> **Dataset entries**
^^^^
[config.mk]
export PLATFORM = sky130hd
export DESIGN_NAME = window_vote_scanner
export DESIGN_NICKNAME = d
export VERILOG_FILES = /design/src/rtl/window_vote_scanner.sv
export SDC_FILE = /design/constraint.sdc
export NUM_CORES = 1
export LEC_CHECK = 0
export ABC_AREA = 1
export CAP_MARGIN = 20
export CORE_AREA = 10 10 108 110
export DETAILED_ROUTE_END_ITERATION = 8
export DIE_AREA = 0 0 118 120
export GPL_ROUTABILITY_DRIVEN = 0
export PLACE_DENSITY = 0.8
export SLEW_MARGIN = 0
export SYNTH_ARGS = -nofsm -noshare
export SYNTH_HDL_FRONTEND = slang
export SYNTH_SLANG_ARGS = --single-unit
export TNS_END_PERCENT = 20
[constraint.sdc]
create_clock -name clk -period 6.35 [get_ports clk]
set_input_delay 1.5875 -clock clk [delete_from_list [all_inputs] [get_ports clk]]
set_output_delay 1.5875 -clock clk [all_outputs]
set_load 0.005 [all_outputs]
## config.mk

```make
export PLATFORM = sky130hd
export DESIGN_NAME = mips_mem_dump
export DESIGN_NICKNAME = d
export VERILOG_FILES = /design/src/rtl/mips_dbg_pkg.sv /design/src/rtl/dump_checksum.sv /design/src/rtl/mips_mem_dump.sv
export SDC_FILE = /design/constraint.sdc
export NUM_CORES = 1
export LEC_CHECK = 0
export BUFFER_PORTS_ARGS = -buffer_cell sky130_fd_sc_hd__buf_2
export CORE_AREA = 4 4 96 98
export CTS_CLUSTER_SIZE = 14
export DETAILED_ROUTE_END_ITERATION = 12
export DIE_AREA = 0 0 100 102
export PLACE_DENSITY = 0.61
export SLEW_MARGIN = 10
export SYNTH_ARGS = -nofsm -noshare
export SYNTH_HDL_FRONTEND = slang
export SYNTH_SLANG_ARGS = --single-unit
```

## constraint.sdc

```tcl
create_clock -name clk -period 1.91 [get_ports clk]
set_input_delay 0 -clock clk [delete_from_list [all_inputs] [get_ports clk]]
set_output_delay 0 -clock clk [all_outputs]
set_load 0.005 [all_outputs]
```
^^^^
Please make an exact copy of every record, leaving nothing out.

> **Your response**
[config.mk]
export PLATFORM = sky130hd
export DESIGN_NAME = window_vote_scanner
export DESIGN_NICKNAME = d
export VERILOG_FILES = /design/src/rtl/window_vote_scanner.sv
export SDC_FILE = /design/constraint.sdc
export NUM_CORES = 1
export LEC_CHECK = 0
export ABC_AREA = 1
export CAP_MARGIN = 20
export CORE_AREA = 10 10 108 110
export DETAILED_ROUTE_END_ITERATION = 8
export DIE_AREA = 0 0 118 120
export GPL_ROUTABILITY_DRIVEN = 0
export PLACE_DENSITY = 0.8
export SLEW_MARGIN = 0
export SYNTH_ARGS = -nofsm -noshare
export SYNTH_HDL_FRONTEND = slang
export SYNTH_SLANG_ARGS = --single-unit
export TNS_END_PERCENT = 20
[constraint.sdc]
create_clock -name clk -period 6.35 [get_ports clk]
set_input_delay 1.5875 -clock clk [delete_from_list [all_inputs] [get_ports clk]]
set_output_delay 1.5875 -clock clk [all_outputs]
set_load 0.005 [all_outputs]
## config.mk

```make
export PLATFORM = sky130hd
export DESIGN_NAME = mips_mem_dump
export DESIGN_NICKNAME = d
export VERILOG_FILES = /design/src/rtl/mips_dbg_pkg.sv /design/src/rtl/dump_checksum.sv /design/src/rtl/mips_mem_dump.sv
export SDC_FILE = /design/constraint.sdc
export NUM_CORES = 1
export LEC_CHECK = 0
export BUFFER_PORTS_ARGS = -buffer_cell sky130_fd_sc_hd__buf_2
export CORE_AREA = 4 4 96 98
export CTS_CLUSTER_SIZE = 14
export DETAILED_ROUTE_END_ITERATION = 12
export DIE_AREA = 0 0 100 102
export PLACE_DENSITY = 0.61
export SLEW_MARGIN = 10
export SYNTH_ARGS = -nofsm -noshare
export SYNTH_HDL_FRONTEND = slang
export SYNTH_SLANG_ARGS = --single-unit
```

## constraint.sdc

```tcl
create_clock -name clk -period 1.91 [get_ports clk]
set_input_delay 0 -clock clk [delete_from_list [all_inputs] [get_ports clk]]
set_output_delay 0 -clock clk [all_outputs]
set_load 0.005 [all_outputs]
```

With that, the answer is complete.